*RECORDED INFORMATION:*

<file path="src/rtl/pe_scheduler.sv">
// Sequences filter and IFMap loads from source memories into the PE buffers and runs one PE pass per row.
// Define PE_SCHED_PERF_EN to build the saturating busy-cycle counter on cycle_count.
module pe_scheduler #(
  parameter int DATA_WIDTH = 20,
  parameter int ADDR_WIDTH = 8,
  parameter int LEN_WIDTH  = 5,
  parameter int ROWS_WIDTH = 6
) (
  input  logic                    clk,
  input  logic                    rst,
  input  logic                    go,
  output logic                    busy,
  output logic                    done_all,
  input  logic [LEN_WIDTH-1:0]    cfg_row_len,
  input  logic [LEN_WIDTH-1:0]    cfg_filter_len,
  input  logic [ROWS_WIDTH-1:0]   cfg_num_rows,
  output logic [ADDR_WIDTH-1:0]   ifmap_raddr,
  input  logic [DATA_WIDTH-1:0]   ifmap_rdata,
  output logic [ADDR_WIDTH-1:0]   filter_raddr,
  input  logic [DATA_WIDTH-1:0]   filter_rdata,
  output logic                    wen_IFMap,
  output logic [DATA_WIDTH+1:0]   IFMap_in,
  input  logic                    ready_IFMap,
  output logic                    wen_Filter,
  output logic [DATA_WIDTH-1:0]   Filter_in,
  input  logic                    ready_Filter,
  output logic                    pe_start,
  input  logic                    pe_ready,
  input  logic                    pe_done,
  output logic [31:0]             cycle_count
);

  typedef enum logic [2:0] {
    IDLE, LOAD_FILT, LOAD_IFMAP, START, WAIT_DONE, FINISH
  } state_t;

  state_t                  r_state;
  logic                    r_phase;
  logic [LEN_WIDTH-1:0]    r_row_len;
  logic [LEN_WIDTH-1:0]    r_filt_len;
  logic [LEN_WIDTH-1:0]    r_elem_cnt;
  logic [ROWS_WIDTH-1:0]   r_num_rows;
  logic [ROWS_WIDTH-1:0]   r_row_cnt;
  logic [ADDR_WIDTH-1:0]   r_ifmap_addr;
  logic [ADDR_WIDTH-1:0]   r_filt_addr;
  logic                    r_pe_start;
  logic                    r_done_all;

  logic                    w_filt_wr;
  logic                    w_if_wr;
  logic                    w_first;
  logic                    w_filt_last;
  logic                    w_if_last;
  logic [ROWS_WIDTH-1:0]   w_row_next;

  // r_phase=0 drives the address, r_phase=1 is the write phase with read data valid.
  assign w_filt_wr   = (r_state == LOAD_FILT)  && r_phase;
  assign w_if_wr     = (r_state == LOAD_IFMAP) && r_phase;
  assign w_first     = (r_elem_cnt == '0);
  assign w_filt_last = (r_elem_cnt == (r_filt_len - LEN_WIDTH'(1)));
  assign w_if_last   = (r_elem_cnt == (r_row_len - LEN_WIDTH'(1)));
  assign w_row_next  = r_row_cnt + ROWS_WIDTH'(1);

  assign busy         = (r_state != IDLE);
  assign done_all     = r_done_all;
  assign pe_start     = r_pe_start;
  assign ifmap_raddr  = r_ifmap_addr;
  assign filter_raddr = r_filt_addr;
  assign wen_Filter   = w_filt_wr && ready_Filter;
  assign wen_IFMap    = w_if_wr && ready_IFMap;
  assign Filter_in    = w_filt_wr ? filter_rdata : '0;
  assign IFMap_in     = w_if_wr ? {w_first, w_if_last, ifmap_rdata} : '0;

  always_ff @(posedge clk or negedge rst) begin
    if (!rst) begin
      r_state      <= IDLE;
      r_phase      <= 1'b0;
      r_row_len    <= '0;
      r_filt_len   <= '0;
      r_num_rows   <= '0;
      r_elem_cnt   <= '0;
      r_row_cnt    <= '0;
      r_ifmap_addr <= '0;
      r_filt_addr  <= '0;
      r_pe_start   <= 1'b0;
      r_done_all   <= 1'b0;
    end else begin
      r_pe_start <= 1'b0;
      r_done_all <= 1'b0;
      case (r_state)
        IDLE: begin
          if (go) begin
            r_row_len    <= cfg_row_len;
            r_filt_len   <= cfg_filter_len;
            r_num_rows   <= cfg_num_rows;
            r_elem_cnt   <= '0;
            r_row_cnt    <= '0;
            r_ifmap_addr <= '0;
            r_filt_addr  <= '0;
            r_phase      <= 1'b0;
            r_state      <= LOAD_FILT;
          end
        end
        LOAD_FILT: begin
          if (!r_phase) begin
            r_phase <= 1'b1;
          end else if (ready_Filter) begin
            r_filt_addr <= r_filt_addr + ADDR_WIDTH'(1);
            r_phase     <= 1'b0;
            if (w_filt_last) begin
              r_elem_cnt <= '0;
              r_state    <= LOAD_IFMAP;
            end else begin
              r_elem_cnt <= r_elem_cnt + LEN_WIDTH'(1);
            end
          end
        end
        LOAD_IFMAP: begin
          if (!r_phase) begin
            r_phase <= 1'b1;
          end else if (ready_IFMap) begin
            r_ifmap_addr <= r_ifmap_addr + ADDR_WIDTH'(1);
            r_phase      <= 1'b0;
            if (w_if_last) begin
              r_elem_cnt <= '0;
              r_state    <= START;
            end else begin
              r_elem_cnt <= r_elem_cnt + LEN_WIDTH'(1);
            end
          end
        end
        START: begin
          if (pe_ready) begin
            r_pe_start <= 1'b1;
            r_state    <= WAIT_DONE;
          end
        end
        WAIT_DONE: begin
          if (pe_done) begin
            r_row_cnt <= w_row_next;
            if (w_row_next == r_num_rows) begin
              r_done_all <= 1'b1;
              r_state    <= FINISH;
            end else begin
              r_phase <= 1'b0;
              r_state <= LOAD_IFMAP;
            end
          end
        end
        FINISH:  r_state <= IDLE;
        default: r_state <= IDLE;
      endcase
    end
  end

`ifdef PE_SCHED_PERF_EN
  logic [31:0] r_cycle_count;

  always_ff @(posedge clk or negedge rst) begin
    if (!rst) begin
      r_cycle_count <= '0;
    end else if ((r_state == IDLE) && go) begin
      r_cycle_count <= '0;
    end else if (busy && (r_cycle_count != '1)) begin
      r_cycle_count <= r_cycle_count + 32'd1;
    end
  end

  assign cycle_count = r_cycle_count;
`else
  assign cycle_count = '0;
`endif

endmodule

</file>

*WHAT TO DO:*
Repeat the listing above word for word, with no line missing.

*TASK RESULT:*
<file path="src/rtl/pe_scheduler.sv">
// Sequences filter and IFMap loads from source memories into the PE buffers and runs one PE pass per row.
// Define PE_SCHED_PERF_EN to build the saturating busy-cycle counter on cycle_count.
module pe_scheduler #(
  parameter int DATA_WIDTH = 20,
  parameter int ADDR_WIDTH = 8,
  parameter int LEN_WIDTH  = 5,
  parameter int ROWS_WIDTH = 6
) (
  input  logic                    clk,
  input  logic                    rst,
  input  logic                    go,
  output logic                    busy,
  output logic                    done_all,
  input  logic [LEN_WIDTH-1:0]    cfg_row_len,
  input  logic [LEN_WIDTH-1:0]    cfg_filter_len,
  input  logic [ROWS_WIDTH-1:0]   cfg_num_rows,
  output logic [ADDR_WIDTH-1:0]   ifmap_raddr,
  input  logic [DATA_WIDTH-1:0]   ifmap_rdata,
  output logic [ADDR_WIDTH-1:0]   filter_raddr,
  input  logic [DATA_WIDTH-1:0]   filter_rdata,
  output logic                    wen_IFMap,
  output logic [DATA_WIDTH+1:0]   IFMap_in,
  input  logic                    ready_IFMap,
  output logic                    wen_Filter,
  output logic [DATA_WIDTH-1:0]   Filter_in,
  input  logic                    ready_Filter,
  output logic                    pe_start,
  input  logic                    pe_ready,
  input  logic                    pe_done,
  output logic [31:0]             cycle_count
);

  typedef enum logic [2:0] {
    IDLE, LOAD_FILT, LOAD_IFMAP, START, WAIT_DONE, FINISH
  } state_t;

  state_t                  r_state;
  logic                    r_phase;
  logic [LEN_WIDTH-1:0]    r_row_len;
  logic [LEN_WIDTH-1:0]    r_filt_len;
  logic [LEN_WIDTH-1:0]    r_elem_cnt;
  logic [ROWS_WIDTH-1:0]   r_num_rows;
  logic [ROWS_WIDTH-1:0]   r_row_cnt;
  logic [ADDR_WIDTH-1:0]   r_ifmap_addr;
  logic [ADDR_WIDTH-1:0]   r_filt_addr;
  logic                    r_pe_start;
  logic                    r_done_all;

  logic                    w_filt_wr;
  logic                    w_if_wr;
  logic                    w_first;
  logic                    w_filt_last;
  logic                    w_if_last;
  logic [ROWS_WIDTH-1:0]   w_row_next;

  // r_phase=0 drives the address, r_phase=1 is the write phase with read data valid.
  assign w_filt_wr   = (r_state == LOAD_FILT)  && r_phase;
  assign w_if_wr     = (r_state == LOAD_IFMAP) && r_phase;
  assign w_first     = (r_elem_cnt == '0);
  assign w_filt_last = (r_elem_cnt == (r_filt_len - LEN_WIDTH'(1)));
  assign w_if_last   = (r_elem_cnt == (r_row_len - LEN_WIDTH'(1)));
  assign w_row_next  = r_row_cnt + ROWS_WIDTH'(1);

  assign busy         = (r_state != IDLE);
  assign done_all     = r_done_all;
  assign pe_start     = r_pe_start;
  assign ifmap_raddr  = r_ifmap_addr;
  assign filter_raddr = r_filt_addr;
  assign wen_Filter   = w_filt_wr && ready_Filter;
  assign wen_IFMap    = w_if_wr && ready_IFMap;
  assign Filter_in    = w_filt_wr ? filter_rdata : '0;
  assign IFMap_in     = w_if_wr ? {w_first, w_if_last, ifmap_rdata} : '0;

  always_ff @(posedge clk or negedge rst) begin
    if (!rst) begin
      r_state      <= IDLE;
      r_phase      <= 1'b0;
      r_row_len    <= '0;
      r_filt_len   <= '0;
      r_num_rows   <= '0;
      r_elem_cnt   <= '0;
      r_row_cnt    <= '0;
      r_ifmap_addr <= '0;
      r_filt_addr  <= '0;
      r_pe_start   <= 1'b0;
      r_done_all   <= 1'b0;
    end else begin
      r_pe_start <= 1'b0;
      r_done_all <= 1'b0;
      case (r_state)
        IDLE: begin
          if (go) begin
            r_row_len    <= cfg_row_len;
            r_filt_len   <= cfg_filter_len;
            r_num_rows   <= cfg_num_rows;
            r_elem_cnt   <= '0;
            r_row_cnt    <= '0;
            r_ifmap_addr <= '0;
            r_filt_addr  <= '0;
            r_phase      <= 1'b0;
            r_state      <= LOAD_FILT;
          end
        end
        LOAD_FILT: begin
          if (!r_phase) begin
            r_phase <= 1'b1;
          end else if (ready_Filter) begin
            r_filt_addr <= r_filt_addr + ADDR_WIDTH'(1);
            r_phase     <= 1'b0;
            if (w_filt_last) begin
              r_elem_cnt <= '0;
              r_state    <= LOAD_IFMAP;
            end else begin
              r_elem_cnt <= r_elem_cnt + LEN_WIDTH'(1);
            end
          end
        end
        LOAD_IFMAP: begin
          if (!r_phase) begin
            r_phase <= 1'b1;
          end else if (ready_IFMap) begin
            r_ifmap_addr <= r_ifmap_addr + ADDR_WIDTH'(1);
            r_phase      <= 1'b0;
            if (w_if_last) begin
              r_elem_cnt <= '0;
              r_state    <= START;
            end else begin
              r_elem_cnt <= r_elem_cnt + LEN_WIDTH'(1);
            end
          end
        end
        START: begin
          if (pe_ready) begin
            r_pe_start <= 1'b1;
            r_state    <= WAIT_DONE;
          end
        end
        WAIT_DONE: begin
          if (pe_done) begin
            r_row_cnt <= w_row_next;
            if (w_row_next == r_num_rows) begin
              r_done_all <= 1'b1;
              r_state    <= FINISH;
            end else begin
              r_phase <= 1'b0;
              r_state <= LOAD_IFMAP;
            end
          end
        end
        FINISH:  r_state <= IDLE;
        default: r_state <= IDLE;
      endcase
    end
  end

`ifdef PE_SCHED_PERF_EN
  logic [31:0] r_cycle_count;

  always_ff @(posedge clk or negedge rst) begin
    if (!rst) begin
      r_cycle_count <= '0;
    end else if ((r_state == IDLE) && go) begin
      r_cycle_count <= '0;
    end else if (busy && (r_cycle_count != '1)) begin
      r_cycle_count <= r_cycle_count + 32'd1;
    end
  end

  assign cycle_count = r_cycle_count;
`else
  assign cycle_count = '0;
`endif

endmodule

</file>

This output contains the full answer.